That page also has responses from HHS and the DEA on the con side.


  • Rol Henault
    Best of luck to all pursuing this cause. This rediculous debate has been going on too long. The fact that there are those in our government who continue to maintain the position that marijuana should be maintained as a schedule I substance in spite of all the reasearch throughout the years only supports the theory that there are more sinister forces at work here. It is one thing to ruin millions of lives in the name of laws that should never have been written but to use such laws to deny any person access to medical treatment in my opinion is a crime that goes against the very fabric of what we as a country are supposed to represent.

    • Faye Medlock
      Time to clean house of all those in the government that want to continue stuffing their pockets with all the big pharma and black market monies to keep it illegal, not caring what it is doing to the patrons that put them in the offices that they now hold. I say vote them all out and get a new breed of folk in that are * for the people by the people* and will see that it is our choice for our medicine.

    • Rol Henault
      Our current president has recently demonstrated that he does not respect states rights to legalization of medical marijuana by allowing multiple raids on dispensaries. And candidate Mitt Romney has publically stated that he is against the use of medical marijuana.

  • Rick Steeb · Top Commenter
    Is there anyone on Earth who seriously believes Cannabis belongs in the schedules at all, much less Schedule I?
    Can you name anything closer to a literal panacea? ["Storm Crow's List"].
    Keeping it illegal as a non-toxic alternative to tobacco or beer would be murderously stupid.
    Withholding its medical benefits from the ill is an atrocity that shall NOT stand.

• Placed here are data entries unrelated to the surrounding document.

[config.mk]
export PLATFORM = sky130hd
export DESIGN_NAME = icache_flat
export DESIGN_NICKNAME = d
export VERILOG_FILES = /design/src/rtl/cache_pkg.sv /design/src/rtl/mem_bus_if.sv /design/src/rtl/icache.sv /design/src/flat_wrapper.sv
export SDC_FILE = /design/constraint.sdc
export NUM_CORES = 1
export LEC_CHECK = 0
export BUFFER_PORTS_ARGS = -buffer_cell sky130_fd_sc_hd__clkbuf_2
export CORE_AREA = 4 4 268 270
export CTS_CLUSTER_DIAMETER = 120
export DETAILED_ROUTE_END_ITERATION = 12
export DIE_AREA = 0 0 272 274
export PLACE_DENSITY = 0.61
export SLEW_MARGIN = 20
export SYNTH_ARGS = -nofsm -noshare
export SYNTH_HDL_FRONTEND = slang
export SYNTH_SLANG_ARGS = --single-unit
[constraint.sdc]
create_clock -name Clk -period 2.3 [get_ports Clk]
set_clock_uncertainty 0.05 [all_clocks]
set_input_delay 0.23 -clock Clk [delete_from_list [all_inputs] [get_ports Clk]]
set_output_delay 0.23 -clock Clk [all_outputs]
set_load 0.1 [all_outputs]
[src/rtl/cache_pkg.sv]
package cache_pkg;

    localparam int WORD_W      = 16;
    localparam int BLOCK_W     = 64;
    localparam int LINE_COUNT  = 8;
    localparam int LINE_WORDS  = 4;
    localparam int TAG_W       = 11;
    localparam int INDEX_W     = 3;
    localparam int OFFSET_W    = 2;
    localparam int MEM_BLOCKS  = 64;
    localparam int MEM_LATENCY = 4;

    localparam int BLOCK_ADDR_W = TAG_W + INDEX_W;       // tag and index of a line.
    localparam int MEM_ADDR_W   = $clog2(MEM_BLOCKS);    // decoded block bits.
    localparam int LAT_CNT_W    = $clog2(MEM_LATENCY);
    localparam logic [7:0] MEM_PATTERN_HI = 8'hC3;       // high byte after reset.

    // word 0 sits in the top 16 bits of a line
    typedef logic [LINE_WORDS-1:0][WORD_W-1:0] line_t;

    typedef enum logic {
        MEM_FILL,
        MEM_WRITEBACK
    } mem_op_e;

    typedef enum logic [1:0] {
        IDLE,
        WRITEBACK,
        FILL,
        REFILL_WAIT
    } dcache_state_e;

endpackage

[src/rtl/mem_bus_if.sv]
`timescale 1ns/10ps

interface mem_bus_if
    import cache_pkg::*;
();

    logic                    req;           // level, held until done.
    mem_op_e                 op;
    logic [BLOCK_ADDR_W-1:0] block_addr;
    logic [BLOCK_W-1:0]      wdata;
    logic [BLOCK_W-1:0]      rdata;         // valid with done on a fill.
    logic                    done;          // one cycle pulse.

    modport cache (
        output req, op, block_addr, wdata,
        input  rdata, done
    );

    modport memory (
        input  req, op, block_addr, wdata,
        output rdata, done
    );

endinterface

[src/rtl/icache.sv]
`timescale 1ns/10ps

module icache
    import cache_pkg::*;
(
    input  logic              Clk,
    input  logic              i_arst_n,
    input  logic              i_req,
    input  logic [WORD_W-1:0] i_addr,
    output logic [WORD_W-1:0] o_data,
    output logic              o_busy,
    mem_bus_if.cache          mem
);

    logic [TAG_W-1:0]    tag_q [LINE_COUNT];
    line_t               data_q [LINE_COUNT];
    logic [LINE_COUNT-1:0] valid_q;

    logic [TAG_W-1:0]    addr_tag;
    logic [INDEX_W-1:0]  addr_idx;
    logic [OFFSET_W-1:0] addr_off;
    logic [OFFSET_W-1:0] word_sel;
    logic                hit;

    assign addr_tag = i_addr[WORD_W-1 -: TAG_W];
    assign addr_idx = i_addr[OFFSET_W +: INDEX_W];
    assign addr_off = i_addr[OFFSET_W-1:0];
    assign word_sel = OFFSET_W'(LINE_WORDS - 1) - addr_off;  // word 0 is the top slice.

    assign hit = valid_q[addr_idx] && (tag_q[addr_idx] == addr_tag);

    assign o_data = data_q[addr_idx][word_sel];
    assign o_busy = i_req && !hit;

    // a fill is asked for as long as the held request misses.
    assign mem.req        = i_req && !hit;
    assign mem.op         = MEM_FILL;
    assign mem.block_addr = {addr_tag, addr_idx};
    assign mem.wdata      = '0;                          // read only cache.

    always_ff @(posedge Clk or negedge i_arst_n) begin
        if (!i_arst_n) begin
            valid_q <= '0;
        end else if (mem.done) begin
            valid_q[addr_idx] <= 1'b1;
        end
    end

    always_ff @(posedge Clk) begin
        if (mem.done) begin
            tag_q[addr_idx]  <= addr_tag;
            data_q[addr_idx] <= mem.rdata;                   // whole line at once.
        end
    end

endmodule

[src/flat_wrapper.sv]
// flat-port wrapper written by rule: the top's interface ports become plain ports
module icache_flat import cache_pkg::*;
  (Clk, i_arst_n, i_req, i_addr, o_data, o_busy, mem_req, mem_op, mem_block_addr, mem_wdata, mem_rdata, mem_done);
  mem_bus_if mem_i ();
  input  logic Clk;
  input  logic i_arst_n;
  input  logic i_req;
  input  logic [WORD_W-1:0] i_addr;
  output logic [WORD_W-1:0] o_data;
  output logic o_busy;
  output wire logic [$bits(mem_i.req)-1:0] mem_req;
  output wire logic [$bits(mem_i.op)-1:0] mem_op;
  output wire logic [$bits(mem_i.block_addr)-1:0] mem_block_addr;
  output wire logic [$bits(mem_i.wdata)-1:0] mem_wdata;
  input wire logic [$bits(mem_i.rdata)-1:0] mem_rdata;
  input wire logic [$bits(mem_i.done)-1:0] mem_done;
  assign mem_req = mem_i.req;
  assign mem_op = mem_i.op;
  assign mem_block_addr = mem_i.block_addr;
  assign mem_wdata = mem_i.wdata;
  assign mem_i.rdata = mem_rdata;
  assign mem_i.done = mem_done;
  icache u_core (.Clk(Clk), .i_arst_n(i_arst_n), .i_req(i_req), .i_addr(i_addr), .o_data(o_data), .o_busy(o_busy), .mem(mem_i));
endmodule
==> Yosys cells after proc, flatten, opt, wreduce, memory -nomap -nowiden <==
Memory sizes are Yosys's and may differ from the RTL's.
Cells that the tools add are included.
{ "classes": {"n_mux": 8, "bitwise_logic": 1, "n_addsub": 1, "n_eq_ne": 1, "magnitude_cmp": 3, "n_reduce_logical": 4} }
{ "ops": {"columns": ["op", "count"], "rows": [
  ["binary-select mux 16 bit (select 2 bit)", 1],
  ["two-way mux 16 bit", 1],
  ["equality test 11 bit", 1],
  ["bitwise OR 8 bit", 1],
  ["< comparator 3 x 4 -> 1 bit (second input constant)", 1],
  ["two-way mux 1 bit", 4],
  ["binary-select mux 1 bit (select 3 bit)", 1],
  ["demux 1 bit (select 3 bit)", 1],
  ["greater-or-equal comparator 3 x 1 -> 1 bit (second input constant)", 1],
  ["logical AND 1 bit", 3],
  ["< comparator 2 x 3 -> 1 bit (second input constant)", 1],
  ["subtractor 2 bit (first input constant)", 1],
  ["logical NOT 1 bit", 1]
]} }
{ "word_totals": {"word_cells": 21, "regBits": 8, "mem_bits_rw": 600, "out_inout_bits": 97, "mem_count": 2, "in_bits": 84} }
{ "mem_list": {"columns": ["memory", "depth", "word_bits", "read_ports", "rd_clocked_by_memory_dff", "wr", "line", "source"], "rows": [
  ["u_core.data_q", 8, 64, 1, 0, 1, "icache.sv:16", "line_t data_q [LINE_COUNT];"],
  ["u_core.tag_q", 8, 11, 1, 0, 1, "icache.sv:15", "logic [TAG_W-1:0] tag_q [LINE_COUNT];"]
]} }

==> Depth between registers and ports, before layout <==
Gate-level depths: netlist of run 1.
{ "logic_depth": {"depth_word": 5, "depth_mapped": 10, "ltp_nobuf": 6} }

==> Worst setup path after synthesis of run 1 <==
No wires, ideal clock.
{ "synth_timing": {"kind": "input-to-reg", "startpoint": "input port i_addr[3]", "endpoint": "register u_core.valid_q[0]", "n_path_buf": 5, "setup_slack_ps": -4647, "t_arrival_ps": 6800, "path_stages": 7, "setup_time_ps": 97, "required_ps": 2153, "cell_sequence": "buf_4 > buf_4 > buf_4 > buf_2 > buf_4 > nor3_1 > or2_2"} }
{ "synth_between": {"elab_chain_len": 5, "elab_cells_between_ends": 6, "cone_classes": "order compare: 2; mux: 2; bitwise: 1; reduce/logical: 1"} }
{ "synth_rtl": {"columns": ["item", "line", "source"], "rows": [
  ["from (decl)", "flat_wrapper.sv:8", "input logic [WORD_W-1:0] i_addr;"],
  ["< comparator 3 x 4 -> 1 bit (implied by the code) / greater-or-equal comparator 3 x 1 -> 1 bit (equally long branches)", "icache.sv:45", "valid_q[addr_idx] <= 1'b1;"],
  ["logical AND 1 bit (implied by the code)", "icache.sv:45", null],
  ["two-way mux 1 bit (implied by the code)", "icache.sv:45", null],
  ["demux 1 bit (select 3 bit) (*)", null, null],
  ["bitwise OR 8 bit (no line) (*)", null, null],
  ["to (signal assigned)", "icache.sv:43", "valid_q <= '0;"],
  ["to (signal, indexed assignment)", "icache.sv:45", null],
  ["to (decl)", "icache.sv:17", "logic [LINE_COUNT-1:0] valid_q;"]
]} }
Mark *: on every way between the ends. The rest lies on a longest branch, timed or not.
A chain may end at the register's enable or synchronous reset.

==> Worst setup path in the final report of run 1 <==
{ "layout_timing": {"startpoint": "memory u_core.tag_q[4][2]", "endpoint": "output port o_busy"} }
{ "layout_between": {"elab_chain_len": 5} }
{ "layout_rtl": {"columns": ["item", "line", "source"], "rows": [
  ["from (decl)", "icache.sv:15", null],
  ["memory (8 x 11 bit)", null, null],
  ["equality test 11 bit", "icache.sv:30", "assign hit = valid_q[addr_idx] && (tag_q[addr_idx] == addr_tag);"],
  ["logical AND 1 bit", "icache.sv:30", null],
  ["logical NOT 1 bit", "icache.sv:33", "assign o_busy = i_req && !hit;"],
  ["logical AND 1 bit", "icache.sv:33", null],
  ["to (decl)", "flat_wrapper.sv:10", "output logic o_busy;"]
]} }
No other way between the ends.

==> results of run 1 <==
-- state kept, by name (all words and copies together), names as in the netlist --
signal	count
u_core.tag_q	88
u_core.valid_q	8
u_core.data_q	512
-- metrics by stage --
| step | utilization, % | power [W] | setup TNS [ns] |
|---|---|---|---|
| floorplan | - | 0.0148 | -262.81 |
| global placement | 39.5 | 0.0156 | -5.96 |
| detailed placement | 39.5 | 0.0157 | -6.01 |
| CTS | 43.9 | 0.0261 | -8.12 |
| finish | 44.0 | 0.0259 | -7.31 |
| global route | 44.0 | 0.0268 | -8.94 |
-- what timing repair did --
item	CTS	global route
pin swaps	15	7
setup endpoints to repair	18	18
hold buffers	76	1
gates resized for setup	40	11
hold endpoints to repair	608	8
-- cell type report --
cell class	count	area (um2)	area share [%]
sequential	608	18200	59.6
inverter	6	35.0	0.115
clock inverter	50	568	1.86
clock buffer	66	1550	5.05
multi-input combinational	537	5630	18.4
tap	940	1180	3.85
timing repair buffer	357	3400	11.1
antenna	2	5.00	0.0164
-- cell usage in the layout (no fill, tap or decap), types with 5 or more instances in the layout --
cell type and n:
clkbuf_16 61, a22oi_1 20, nor2_2 5, or2_2 8, o221ai_1 9, nand2_1 25, and3_4 6, clkinv_1 12
a221oi_1 40, nor3_1 8, nor2_1 32, clkbuf_2 94, o21ai_0 15, conb_1 65, dfrtp_1 8, a221o_1 6
buf_12 60, dlygate4sd3_1 77, edfxtp_1 600, a22o_1 5, buf_4 123, clkinv_2 14, nand2_4 5, mux2_2 52
o21ai_4 7, mux4_2 91, a221oi_2 7, clkinvlp_4 5, bufinv_16 11, a21oi_1 17, mux2i_1 30, clkbuf_1 5
o21ai_1 6, xnor2_1 6
-- metal layers --
metal / global-route usage, % / vias up / part of all wire (%) / wire [um]
met5: 0 / - / 0.036 / 21
li1: - / 5625 / - / -
met1: 21.5 / 6722 / 44 / 25500
met3: 2.94 / 79 / 6.1 / 3550
met4: 3.79 / 4 / 1.7 / 982
met2: 25.4 / 416 / 48 / 28100
-- synth_stat cells (all sizes together) (5+ instances only) --
master,n
nor2,38
and3,7
nand2,33
a21oi,21
mux4,93
dfrtp,8
a22o,5
mux2,57
nor3,14
xnor2,6
a22oi,20
buf,128
a221oi,49
or2,8
clkbuf,22
o21ai,30
a221o,6
mux2i,31
o221ai,9
edfxtp,600
inv,5
a211oi,6
-- report_power, final --
part	total [W]	internal, W	switching, W
Clock	0.0103	0.00611	0.00418
Sequential	0.0126	0.0126	0.0000826
Combinational	0.00298	0.00105	0.00194
-- final timing paths --
kind,cells past startpoint,end,slack [ns]
worst max register to register,1,u_core.valid_q[5]$_DFFE_PN0P_,1.47
worst min register to register,1,u_core.valid_q[7]$_DFFE_PN0P_,0.42
min in group asynchronous,3,u_core.valid_q[5]$_DFFE_PN0P_,0.60
worst max-delay path,7,o_busy,-0.71
max in group asynchronous,3,u_core.valid_q[6]$_DFFE_PN0P_,1.32
worst min-delay path,2,u_core.data_q[7][2]$_DFFE_PP_,0.15
-- worst max-delay path: stages (launching register included) --
cell and delay [ns]:
edfxtp_1 0.37, mux4_2 0.48, mux2i_1 0.17, xnor2_1 0.09
nor3_1 0.22, nand4_1 0.17, o41a_4 0.42, buf_12 0.18
-- kinds of logic after synthesis --
group,count (synthesis)
other,1
buffers and inverters,156
multiplexers,181
XOR/XNOR,9
AND/OR/NAND/NOR,114
AO/OA/AOI/OAI,168
flip-flops,608
==> reports/summary.txt, run 1 <==
Number of enable flip-flop cells after synthesis - 600
Crit Path Max Fanout - 2
Syn_area_per_cell - 19.5 um2
Final cell count without fillers - 2566
Top_reg_cell synth - edfxtp_1
GPL Wtd Cong - 0.763
Final hold vios - 0
DIE AREA - 74500 um2
Area growth from synthesis to layout - 26.7%
Num ports - 181
Final Slew Violations - 0
DRT iter0 DRCs - 1046
# port buffers - 115
Final worst slack - -0.707 ns
Register area share after synthesis - 75.5%
Nets - 1655
Fillers - 5956
Hold crit path type - input port to flop
Area post-placement - 27500 um2
CTS tree - built
Vias in the first global route - 13390
RSZ-0062 raised after global routing - yes
Later-pin clock latency in the skew report - 0.62 ns
Mapped Cells - 1237
Synth area leader - edfxtp_1
Max IR drop VDD - 0.657 mV
DR pass1 iterations - 5
CP Class - flop to output port
Congestion Overflow GR - 0
Crit end category - output port
Via count - 12846
Critical R2R Launch - u_core.valid_q[5]$_DFFE_PN0P_
Number of antenna violations at the first check in global routing - 3
Starting density of the core - 34.7%
Post-synthesis simple-gate area fraction - 2.16%
Final worst path period share - 131%
GRT Util Overall - 15.5%
Width of the die - 272 um
CP startpoint kind - flop
Worst setup startpoint - u_core.tag_q[4][2]$_DFFE_PP_
Xor/xnor cell area share of the yosys netlist - 0.327%
Setup WS pre-CTS - -0.723 ns
Top cells by area, synth - edfxtp_1, mux4_2, buf_4, mux2_2, a221oi_1
Drt drc - 0
Post-synthesis adder-cell area fraction - 0%
Flops & latches, synth - 608
Top cell type's share of synthesized area - 74.7%
Site Rows - 97
Hold wc startpoint - mem_done
Highest clock rate - 333 MHz
Static Leak - 10.3 nW
Final Critical Period - 3.01 ns
Multiplexer share of the synthesized area - 12.7%
Min Hold Slack - 0.148 ns
Failing checks - negative setup slack
Status - finished with violations
Drt via density - 5.01
Global-route wire length before repair - 87.3 mm
Clock sink total - 608
Synthesized area - 24100 um2
Maxcap violations - 0
DP HPWL - 37.1 mm
Dpl cells - 2371
Clk buf depth - 3
Final Setup Violations - 18
Finished Cell Area - 30600 um2
Die height - 274 um
Distinct cells, synth - 57
TritonCTS Buffers - 61
Relative slew slack - 61.4%
H-Tree Depth - 2
Share of cells above drive strength 1 - 37.1%
Clk root buf - clkbuf_16
Pin count of the biggest net entering global routing - 46
Largest family of logic cells by synthesized area - multiplexers
Number of post-CTS setup repair buffers - 0
Per-cell routed wire length - 22.7 um
Routed wire length - 58.2 mm
Worst-path clk slew - 0.06 ns
Slew @ Worst Pin - 0.582 ns
Post-synth ARST share - 1.32%
Power Dens Cells - 847 nW/um2
Yosys warning total - 0
Compound-Gate Fraction of Synth Area - 5.15%
CP arrival - 2.73 ns
Req. time, crit path - 2.02 ns
Core Box Area - 69500 um2
Post-route antenna net violation count - 0
(Power assumes the default switching activity.)
==> run 2: changes to the inputs <==
--- a/config.mk
+++ b/config.mk
@@ -11,6 +11,7 @@
 export DETAILED_ROUTE_END_ITERATION = 12
 export DIE_AREA = 0 0 272 274
 export PLACE_DENSITY = 0.61
+export SETUP_SLACK_MARGIN = 0.5
 export SLEW_MARGIN = 20
 export SYNTH_ARGS = -nofsm -noshare
 export SYNTH_HDL_FRONTEND = slang
==> reports/summary.txt, run 2 (synthesis results as in run 1) <==
Status - finished with violations (unchanged)
Failing checks - negative setup slack (unchanged)
CTS tree - built (unchanged)
Final worst path period share - 133% (was 131%)
Congestion Overflow GR - 0 (unchanged)
Dpl cells - 2365 (was 2371)
Top flop regs - u_core.data_q: 512 flops, u_core.tag_q: 88 flops, u_core.valid_q: 8 flops (unchanged)
Site Rows - 97 (unchanged)
Slew @ Worst Pin - 0.562 ns (was 0.582 ns)
Clock sink total - 608 (unchanged)
Clk buf depth - 3 (unchanged)
Power Dens Cells - 814 nW/um2 (was 847 nW/um2)
Drt via density - 5.05 (was 5.01)
Routed wire length - 58.8 mm (was 58.2 mm)
Later-pin clock latency in the skew report - 0.62 ns (about the same)
Pin count of the biggest net entering global routing - 44 (was 46)
Nets - 1648 (was 1655)
RSZ-0062 raised after global routing - yes (unchanged)
Hold crit path type - input port to flop (unchanged)
Area growth from synthesis to layout - 25.2% (was 26.7%)
Internal - 0.0186 W (was 0.0197 W)
# port buffers - 115 (unchanged)
Drt drc - 0 (unchanged)
Most frequent cells in the layout - edfxtp_1, buf_4, clkbuf_2, mux4_2, dlygate4sd3_1 (unchanged)
H-Tree Depth - 2 (unchanged)
Final Critical Period - 3.05 ns (was 3.01 ns)
Starting density of the core - 34.7% (unchanged)
Post-route antenna net violation count - 0 (unchanged)
Global-route wire length before repair - 87.1 mm (was 87.3 mm)
Max reg flops - 512 (unchanged)
Final Setup Violations - 18 (unchanged)
Psw - 0.00601 W (was 0.00620 W)
Switching share of power - 24.4% (was 23.9%)
Reg with most FFs - u_core.data_q (unchanged)
DR pass1 iterations - 5 (unchanged)
Req. time, crit path - 2.02 ns (about the same)
Sequential share of power - 51.4% (was 48.8%)
Fillers - 6016 (was 5956)
Width of the die - 272 um (unchanged)
CP arrival - 2.77 ns (was 2.73 ns)
Crit Path Max Fanout - 2 (unchanged)
Die height - 274 um (unchanged)
Maxcap violations - 0 (unchanged)
Final cell count without fillers - 2553 (was 2566)
Final worst slack - -0.754 ns (was -0.707 ns)
Per-cell routed wire length - 23.0 um (was 22.7 um)
Reg2reg setup slack - 1.45 ns (was 1.47 ns)
Commonest non-fill, non-tap cell in the layout - edfxtp_1 (unchanged)
Vias in the first global route - 13454 (was 13390)
Final Slew Violations - 0 (unchanged)
Num ports - 181 (unchanged)
Logic pwr share - 12.1% (was 11.5%)
TritonCTS Buffers - 60 (was 61)
Number of antenna violations at the first check in global routing - 5 (was 3)
DP HPWL - 37.5 mm (was 37.1 mm)
Setup WS pre-CTS - -0.775 ns (was -0.723 ns)
Clk network pwr share - 36.5% (was 39.7%)
Core Box Area - 69500 um2 (unchanged)
DIE AREA - 74500 um2 (unchanged)
Max IR drop VDD - 0.687 mV (was 0.657 mV)
Highest clock rate - 327 MHz (was 333 MHz)
DRT iter0 DRCs - 939 (was 1046)
Relative slew slack - 62.7% (was 61.4%)
CP Class - flop to output port (unchanged)
Via count - 12894 (was 12846)
Share of cells above drive strength 1 - 35.5% (was 37.1%)
Clk root buf - clkbuf_16 (unchanged)
Static Leak - 10.1 nW (was 10.3 nW)
Final hold vios - 0 (unchanged)
CP startpoint kind - flop (unchanged)
GPL Wtd Cong - 0.778 (was 0.763)
GRT Util Overall - 15.5% (about the same)
Worst-path clk slew - 0.06 ns (about the same)
Number of post-CTS setup repair buffers - 0 (unchanged)
Crit end category - output port (unchanged)
## run 2: changes by cell type in the layout (fill, tap and decap cells not counted), moves of 3 or more
cell | previous run | this run
clkinv_1 | 12 | 19
bufinv_16 | 11 | 2
a221oi_2 | 7 | 10
inv_6 | 4 | 1
o21ai_1 | 6 | 10
clkbuf_1 | 5 | 15
clkinvlp_4 | 5 | 2
clkinv_2 | 14 | 8
buf_12 | 60 | 65
buf_4 | 123 | 111
## run 2: routing by layer
metal	vias to the layer above	global-route usage, %	part of all wire (%)
li1	5607	-	-
met1	6764	20.7	43
met2	427	26.3	50
met3	92	2.56	5.5
met4	4	4.31	2.1
met5	-	0	0.044
## run 2: worst max-delay path, stage by stage, from the launching register on
cell and delay (ns):
edfxtp_1 0.35, mux2_2 0.27, o2bb2ai_1 0.13, or3_1 0.32, a221oi_2 0.24, nand4_1 0.12, o41a_1 0.50, buf_12 0.22
## run 2: layout make-up
type	count	area [um2]	area share, %
repair buffers	351	3430	11.4
clock inverters	33	211	0.700
inverters	6	35.0	0.116
multi-input cells	537	5580	18.5
clock buffers	75	1560	5.16
flip-flops and latches	608	18200	60.3
well taps	940	1180	3.89
diodes	3	7.51	0.0248
## run 2: path summary, 6_finish.rpt
check,depth (start not counted),startpoint,end
worst min register to register,1,u_core.valid_q[0]$_DFFE_PN0P_,u_core.valid_q[0]$_DFFE_PN0P_
worst min-delay path,2,mem_done,u_core.tag_q[6][9]$_DFFE_PP_
min in group asynchronous,3,i_arst_n,u_core.valid_q[2]$_DFFE_PN0P_
max in group asynchronous,3,i_arst_n,u_core.valid_q[0]$_DFFE_PN0P_
worst max-delay path,7,u_core.tag_q[1][7]$_DFFE_PP_,o_busy
worst max register to register,1,u_core.valid_q[6]$_DFFE_PN0P_,u_core.valid_q[6]$_DFFE_PN0P_
## run 2: through the flow
stage | hold slack [ns] | area, um2 | setup TNS (ns) | total power (W) | utilization (%)
after floorplan | -0.116 | 24900 | -265.77 | 0.0148 | -
after global placement | 0.0355 | 27400 | -6.99 | 0.0156 | 39.4
after detailed placement | 0.0429 | 27400 | -6.98 | 0.0157 | 39.4
after CTS | -0.156 | 30100 | -8.55 | 0.0248 | 43.2
after global routing | 0.215 | 30200 | -9.22 | 0.0254 | 43.4
final | 0.212 | 30200 | -7.66 | 0.0246 | 43.4
## run 2: timing repair
item / in CTS / in global routing
setup endpoints to repair: 18 / 18
gates resized for setup: 45 / 24
pin swaps: 11 / 17
endpoints found under the hold margin: 608 / 8
hold buffers: 76 / 1
## run 2: power by group through the flow
stage / Clock, W / Sequential, W / Combinational, W
6_report: 0.00897 / 0.0126 / 0.00298
4_1_cts: 0.00918 / 0.0126 / 0.00297
2_1_floorplan: 0 / 0.0128 / 0.00192
3_3_place_gp: 0 / 0.0128 / 0.00277
3_5_place_dp: 0 / 0.0129 / 0.00279
5_1_grt: 0.00962 / 0.0127 / 0.00313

  • Michael Anderson · Princeton High School
    to have marijuana listed as a sch I is absurd a waste of tax payers money on locking up weed smokers and growers put your tax on it and let us be free like these politicians campaigning say we are so if this is freedom I would hate to see anything else.

  • Jon Cook · Top Commenter · Student Worker at Laney College, Oakland, CA
    EACH YEAR I LOSE 1.2 MILLION FROM KONA. tHIS MONEY COULD BE BUYING A BUILDING AND PUTTING PEOPLE TO WORK! WAKE UP CORN FARMERS IN IOWA`.

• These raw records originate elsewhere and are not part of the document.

File: config.mk
export PLATFORM = sky130hd
export DESIGN_NAME = bus_duplexer
export DESIGN_NICKNAME = d
export VERILOG_FILES = /design/src/design/arb_pkg.sv /design/src/design/bus_pkg.sv /design/src/design/bus_duplexer.sv /design/src/design/bus_owner_fsm.sv /design/src/design/req_hold_reg.sv
export VERILOG_INCLUDE_DIRS = /design/src /design/src/include
export SDC_FILE = /design/constraint.sdc
export NUM_CORES = 1
export LEC_CHECK = 0
export CAP_MARGIN = 20
export CELL_PAD_IN_SITES_DETAIL_PLACEMENT = 2
export CELL_PAD_IN_SITES_GLOBAL_PLACEMENT = 2
export CORE_ASPECT_RATIO = 1.4
export CORE_MARGIN = 4
export CORE_UTILIZATION = 40
export CTS_BUF_LIST = sky130_fd_sc_hd__clkbuf_4
export DETAILED_ROUTE_END_ITERATION = 8
export DONT_BUFFER_PORTS = 1
export HOLD_SLACK_MARGIN = 0.1
export PLACE_DENSITY = 0.9
export SLEW_MARGIN = 25
export SYNTH_ARGS = -nofsm -noshare
export SYNTH_HDL_FRONTEND = slang
export SYNTH_SLANG_ARGS = --single-unit
File: constraint.sdc
create_clock -name clk -period 7.75 [get_ports clk]
set_clock_uncertainty 0.1 [all_clocks]
set_input_delay 1.1625 -clock clk [delete_from_list [all_inputs] [get_ports clk]]
set_output_delay 1.1625 -clock clk [all_outputs]
set_load 0.01 [all_outputs]
File: config.mk
export PLATFORM = sky130hd
export DESIGN_NAME = boardCtrlTop
export DESIGN_NICKNAME = d
export VERILOG_FILES = /design/src/logic/boardCtrlPkg.sv /design/src/logic/boardCtrlTop.sv /design/src/logic/gpioBlock.sv /design/src/logic/ledBlinker.sv /design/src/logic/regBusDecoder.sv
export SDC_FILE = /design/constraint.sdc
export NUM_CORES = 1
export LEC_CHECK = 0
export ABC_AREA = 1
export BUFFER_PORTS_ARGS = -buffer_cell sky130_fd_sc_hd__buf_2
export CORE_MARGIN = 2
export CORE_UTILIZATION = 30
export DETAILED_ROUTE_END_ITERATION = 8
export HOLD_SLACK_MARGIN = 0.1
export RECOVER_POWER = 100
export SYNTH_ARGS = -nofsm -noshare
export SYNTH_HDL_FRONTEND = slang
export SYNTH_SLANG_ARGS = --single-unit
File: constraint.sdc
create_clock -name iSCLK -period 2.5 [get_ports iSCLK]
set_clock_uncertainty 0.2 [all_clocks]
set_input_delay 0.25 -clock iSCLK [delete_from_list [all_inputs] [get_ports iSCLK]]
set_output_delay 0.25 -clock iSCLK [all_outputs]
set_load 0.005 [all_outputs]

  • Jon Cook · Top Commenter · Student Worker at Laney College, Oakland, CA
    MARINOLS LEGAL. POT IS NOT. NO SENSE, JUST TREAT IT LIKE BEER AND WINE, WHERE IS MY PRODUCTION PERMIT, TAX MONEY AND BUROCRAT.

  • Robert M Chamberlin · Southfield High School
    What with the new study indicating that Chemotherapy may CAUSE the promotion of cancer growth, what is left to the cancer patient? We know that Hemp is also the best source for ethanol and bio-diesel, fabric, strand board, and hempcrete. We also know that nobody has ever died of an overdose of Cannabis, and we also know that every one of us has an endocannabinoid system - which is the master controller of the human body. Other facts are known and have been published in PUBMED as well as many medical journals. This is pretty profound considering the plant was used for over 6,000 years as medicine, and only prohibited because of propaganda over 70 years ago. Propaganda should NEVER trump science.

    • Frank Levine ·
      since when have we ever allowed FACTS to influence our decisions?

    • Rol Henault
      "What is left to the cancer patient?" The choice between further suffering, death from the likely return of cancer or becoming a criminal.

      Pretty good considering that we live in a country that prides itself on being free, and champions of human rights. "...life, liberty, and the pursuit of happiness..."

      There is a reason why I chose a picture of a flag flying upside down. It is not meant as disrsepct to what our nation is supposed to represent but to represent a nation in distress.

  • Rachi Pie
    I'm concerned that when marijuana is federally legalized, the pharmaceutical companies will first get their hands on it; producing a synthesized version which will be promoted instead of the plant itself.

    • Rol Henault
      I will see if I can find a video and also some other research I have read about Marinol. It is supposed to be a synthetic form of THC but is marginally effective.

  • Carlos Gomez
    the DEA is not going to change anything.